**Input data**
<file path="src/rtl/bxu_pkg.sv">
package bxu_pkg;

  typedef enum logic [2:0] {
    OP_AND   = 3'd0,
    OP_ANDN  = 3'd1,
    OP_OR    = 3'd2,
    OP_ORN   = 3'd3,
    OP_XOR   = 3'd4,
    OP_XORN  = 3'd5,
    OP_LOAD  = 3'd6,
    OP_STORE = 3'd7
  } bxu_op_e;

  typedef enum logic [1:0] {
    SEL_CC  = 2'b00,
    SEL_A   = 2'b01,
    SEL_B   = 2'b10,
    SEL_BAD = 2'b11
  } bxu_sel_e;

  typedef enum logic [1:0] {
    ST_IDLE  = 2'd0,
    ST_READ  = 2'd1,
    ST_WRITE = 2'd2,
    ST_FIN   = 2'd3
  } bxu_state_e;

endpackage

</file>
<file path="src/rtl/bxu_rst_sync.sv">
module bxu_rst_sync #(
  parameter int unsigned STAGES = 2
) (
  input  logic clk,
  input  logic rst_n,
  output logic rst_n_sync
);

  logic [STAGES-1:0] chain_q;
  logic [STAGES-1:0] chain_d;

  always_comb begin
    chain_d = {chain_q[STAGES-2:0], 1'b1};
  end

  always_ff @(posedge clk or negedge rst_n) begin
    if (!rst_n) begin
      chain_q <= '0;
    end else begin
      chain_q <= chain_d;
    end
  end

  assign rst_n_sync = chain_q[STAGES-1];

endmodule

</file>
<file path="src/rtl/bxu_decode.sv">
module bxu_decode
  import bxu_pkg::*;
#(
  parameter int unsigned DATA_W = 8,
  localparam int unsigned IDX_W = $clog2(DATA_W),
  localparam int unsigned PB_W  = 2 + 2 * IDX_W
) (
  input  logic [PB_W-1:0]   post_byte,
  input  logic [DATA_W-1:0] acc_a,
  input  logic [DATA_W-1:0] acc_b,
  input  logic [DATA_W-1:0] cc,
  output bxu_sel_e          sel,
  output logic [IDX_W-1:0]  mem_idx,
  output logic [IDX_W-1:0]  reg_idx,
  output logic              bad_sel,
  output logic [DATA_W-1:0] reg_val
);

  always_comb begin
    sel     = bxu_sel_e'(post_byte[PB_W-1 -: 2]);
    mem_idx = post_byte[2*IDX_W-1 -: IDX_W];
    reg_idx = post_byte[IDX_W-1:0];
    bad_sel = (sel == SEL_BAD);
  end

  always_comb begin
    unique case (sel)
      SEL_CC:  reg_val = cc;
      SEL_A:   reg_val = acc_a;
      SEL_B:   reg_val = acc_b;
      default: reg_val = '0;
    endcase
  end

endmodule

</file>
<file path="src/rtl/bxu_alu.sv">
module bxu_alu
  import bxu_pkg::*;
#(
  parameter int unsigned DATA_W = 8,
  localparam int unsigned IDX_W = $clog2(DATA_W)
) (
  input  bxu_op_e           op,
  input  logic [DATA_W-1:0] reg_val,
  input  logic [DATA_W-1:0] mem_val,
  input  logic [IDX_W-1:0]  reg_idx,
  input  logic [IDX_W-1:0]  mem_idx,
  output logic [DATA_W-1:0] reg_new,
  output logic [DATA_W-1:0] mem_new
);

  logic r_bit;
  logic m_bit;
  logic m_eff;
  logic res_bit;

  always_comb begin
    r_bit = reg_val[reg_idx];
    m_bit = mem_val[mem_idx];
    m_eff = m_bit ^ op[0];
    unique case (op)
      OP_AND, OP_ANDN: res_bit = r_bit & m_eff;
      OP_OR,  OP_ORN:  res_bit = r_bit | m_eff;
      OP_XOR, OP_XORN: res_bit = r_bit ^ m_eff;
      OP_LOAD:         res_bit = m_bit;
      default:         res_bit = r_bit;
    endcase
  end

  for (genvar i = 0; i < DATA_W; i++) begin : g_bit
    assign reg_new[i] = (reg_idx == IDX_W'(i)) ? res_bit : reg_val[i];
    assign mem_new[i] = (mem_idx == IDX_W'(i)) ? r_bit   : mem_val[i];
  end

endmodule

</file>
<file path="src/rtl/bxu_ctrl.sv">
module bxu_ctrl
  import bxu_pkg::*;
#(
  parameter int unsigned DATA_W = 8,
  localparam int unsigned IDX_W  = $clog2(DATA_W),
  localparam int unsigned ADDR_W = 2 * DATA_W
) (
  input  logic              clk,
  input  logic              rst_n,
  input  logic              start,
  input  bxu_op_e           op_in,
  input  bxu_sel_e          sel_in,
  input  logic [IDX_W-1:0]  midx_in,
  input  logic [IDX_W-1:0]  ridx_in,
  input  logic              bad_in,
  input  logic [DATA_W-1:0] regv_in,
  input  logic [DATA_W-1:0] dp_in,
  input  logic [DATA_W-1:0] off_in,
  input  logic              mem_rd_valid,
  input  logic [DATA_W-1:0] mem_rd_data,
  output bxu_op_e           op_q,
  output bxu_sel_e          sel_q,
  output logic [IDX_W-1:0]  midx_q,
  output logic [IDX_W-1:0]  ridx_q,
  output logic [DATA_W-1:0] regv_q,
  output logic [DATA_W-1:0] rdata_q,
  output logic [ADDR_W-1:0] mem_addr,
  output logic              mem_rd_req,
  output logic              mem_wr_en,
  output logic              reg_wr_en,
  output logic              done,
  output logic              illegal,
  output logic              busy
);

  bxu_state_e        state_q, state_d;
  logic              cmd_en;
  logic              data_en;
  logic              bad_q;
  logic [DATA_W-1:0] dp_q;
  logic [DATA_W-1:0] off_q;

  // next-state logic
  always_comb begin
    state_d = state_q;
    cmd_en  = 1'b0;
    data_en = 1'b0;
    unique case (state_q)
      ST_IDLE: begin
        if (start) begin
          cmd_en  = 1'b1;
          state_d = bad_in ? ST_FIN : ST_READ;
        end
      end
      ST_READ: begin
        if (mem_rd_valid) begin
          data_en = 1'b1;
          state_d = ST_WRITE;
        end
      end
      ST_WRITE: state_d = ST_FIN;
      default:  state_d = ST_IDLE;
    endcase
  end

  always_ff @(posedge clk or negedge rst_n) begin
    if (!rst_n) begin
      state_q <= ST_IDLE;
    end else begin
      state_q <= state_d;
    end
  end

  // command capture, enabled on acceptance
  always_ff @(posedge clk or negedge rst_n) begin
    if (!rst_n) begin
      op_q   <= OP_AND;
      sel_q  <= SEL_CC;
      midx_q <= '0;
      ridx_q <= '0;
      regv_q <= '0;
      dp_q   <= '0;
      off_q  <= '0;
      bad_q  <= 1'b0;
    end else if (cmd_en) begin
      op_q   <= op_in;
      sel_q  <= sel_in;
      midx_q <= midx_in;
      ridx_q <= ridx_in;
      regv_q <= regv_in;
      dp_q   <= dp_in;
      off_q  <= off_in;
      bad_q  <= bad_in;
    end
  end

  // fetched byte capture
  always_ff @(posedge clk or negedge rst_n) begin
    if (!rst_n) begin
      rdata_q <= '0;
    end else if (data_en) begin
      rdata_q <= mem_rd_data;
    end
  end

  always_comb begin
    mem_addr   = {dp_q, off_q};
    busy       = (state_q != ST_IDLE);
    mem_rd_req = (state_q == ST_READ);
    mem_wr_en  = (state_q == ST_WRITE) && (op_q == OP_STORE);
    reg_wr_en  = (state_q == ST_WRITE) && (op_q != OP_STORE);
    done       = (state_q == ST_FIN);
    illegal    = (state_q == ST_FIN) && bad_q;
  end


  rd_hold_chk: assert property (@(posedge clk) disable iff (!rst_n)
    (mem_rd_req && !mem_rd_valid) |=> (mem_rd_req && $stable(mem_addr)));


  wr_then_done_chk: assert property (@(posedge clk) disable iff (!rst_n)
    (reg_wr_en || mem_wr_en) |=> done);


  valid_then_wr_chk: assert property (@(posedge clk) disable iff (!rst_n)
    (mem_rd_req && mem_rd_valid) |=> (reg_wr_en || mem_wr_en));


  illegal_quiet_chk: assert property (@(posedge clk) disable iff (!rst_n)
    illegal |-> (done && !$past(mem_rd_req) && !$past(reg_wr_en) && !$past(mem_wr_en)));


  one_action_chk: assert property (@(posedge clk) disable iff (!rst_n)
    $onehot0({reg_wr_en, mem_wr_en, mem_rd_req, done}));


  busy_ignore_chk: assert property (@(posedge clk) disable iff (!rst_n)
    (busy && start) |=> ($stable(sel_q) && $stable(mem_addr) && $stable(regv_q)));

endmodule

</file>
<file path="src/rtl/bit_xfer_unit.sv">
module bit_xfer_unit
  import bxu_pkg::*;
#(
  parameter int unsigned DATA_W = 8,
  localparam int unsigned IDX_W  = $clog2(DATA_W),
  localparam int unsigned PB_W   = 2 + 2 * IDX_W,
  localparam int unsigned ADDR_W = 2 * DATA_W
) (
  input  logic              clk,
  input  logic              rst_n,
  input  logic              start,
  input  logic [2:0]        op,
  input  logic [PB_W-1:0]   post_byte,
  input  logic [DATA_W-1:0] dir_off,
  input  logic [DATA_W-1:0] dp,
  input  logic [DATA_W-1:0] acc_a,
  input  logic [DATA_W-1:0] acc_b,
  input  logic [DATA_W-1:0] cc,
  output logic [ADDR_W-1:0] mem_addr,
  output logic              mem_rd_req,
  input  logic              mem_rd_valid,
  input  logic [DATA_W-1:0] mem_rd_data,
  output logic              mem_wr_en,
  output logic [DATA_W-1:0] mem_wdata,
  output logic              reg_wr_en,
  output logic [1:0]        reg_wr_sel,
  output logic [DATA_W-1:0] reg_wr_data,
  output logic              done,
  output logic              illegal,
  output logic              busy
);

  logic              rst_n_s;
  bxu_sel_e          dec_sel;
  logic [IDX_W-1:0]  dec_midx;
  logic [IDX_W-1:0]  dec_ridx;
  logic              dec_bad;
  logic [DATA_W-1:0] dec_regv;
  bxu_op_e           op_q;
  bxu_sel_e          sel_q;
  logic [IDX_W-1:0]  midx_q;
  logic [IDX_W-1:0]  ridx_q;
  logic [DATA_W-1:0] regv_q;
  logic [DATA_W-1:0] rdata_q;

  bxu_rst_sync #(.STAGES(2)) u_rst (
    .clk        (clk),
    .rst_n      (rst_n),
    .rst_n_sync (rst_n_s)
  );

  bxu_decode #(.DATA_W(DATA_W)) u_dec (
    .post_byte (post_byte),
    .acc_a     (acc_a),
    .acc_b     (acc_b),
    .cc        (cc),
    .sel       (dec_sel),
    .mem_idx   (dec_midx),
    .reg_idx   (dec_ridx),
    .bad_sel   (dec_bad),
    .reg_val   (dec_regv)
  );

  bxu_ctrl #(.DATA_W(DATA_W)) u_ctrl (
    .clk          (clk),
    .rst_n        (rst_n_s),
    .start        (start),
    .op_in        (bxu_op_e'(op)),
    .sel_in       (dec_sel),
    .midx_in      (dec_midx),
    .ridx_in      (dec_ridx),
    .bad_in       (dec_bad),
    .regv_in      (dec_regv),
    .dp_in        (dp),
    .off_in       (dir_off),
    .mem_rd_valid (mem_rd_valid),
    .mem_rd_data  (mem_rd_data),
    .op_q         (op_q),
    .sel_q        (sel_q),
    .midx_q       (midx_q),
    .ridx_q       (ridx_q),
    .regv_q       (regv_q),
    .rdata_q      (rdata_q),
    .mem_addr     (mem_addr),
    .mem_rd_req   (mem_rd_req),
    .mem_wr_en    (mem_wr_en),
    .reg_wr_en    (reg_wr_en),
    .done         (done),
    .illegal      (illegal),
    .busy         (busy)
  );

  bxu_alu #(.DATA_W(DATA_W)) u_alu (
    .op      (op_q),
    .reg_val (regv_q),
    .mem_val (rdata_q),
    .reg_idx (ridx_q),
    .mem_idx (midx_q),
    .reg_new (reg_wr_data),
    .mem_new (mem_wdata)
  );

  assign reg_wr_sel = sel_q;


  reg_one_bit_chk: assert property (@(posedge clk) disable iff (!rst_n_s)
    reg_wr_en |-> ($countones(reg_wr_data ^ regv_q) <= 1));


  mem_one_bit_chk: assert property (@(posedge clk) disable iff (!rst_n_s)
    mem_wr_en |-> ($countones(mem_wdata ^ rdata_q) <= 1));

endmodule

</file>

**Problem statement**
Only lines holding the string "disable" are wanted; gather each one from the entries above.

**Exercise solution**
  rd_hold_chk: assert property (@(posedge clk) disable iff (!rst_n)
  wr_then_done_chk: assert property (@(posedge clk) disable iff (!rst_n)
  valid_then_wr_chk: assert property (@(posedge clk) disable iff (!rst_n)
  illegal_quiet_chk: assert property (@(posedge clk) disable iff (!rst_n)
  one_action_chk: assert property (@(posedge clk) disable iff (!rst_n)
  busy_ignore_chk: assert property (@(posedge clk) disable iff (!rst_n)
  reg_one_bit_chk: assert property (@(posedge clk) disable iff (!rst_n_s)
  mem_one_bit_chk: assert property (@(posedge clk) disable iff (!rst_n_s)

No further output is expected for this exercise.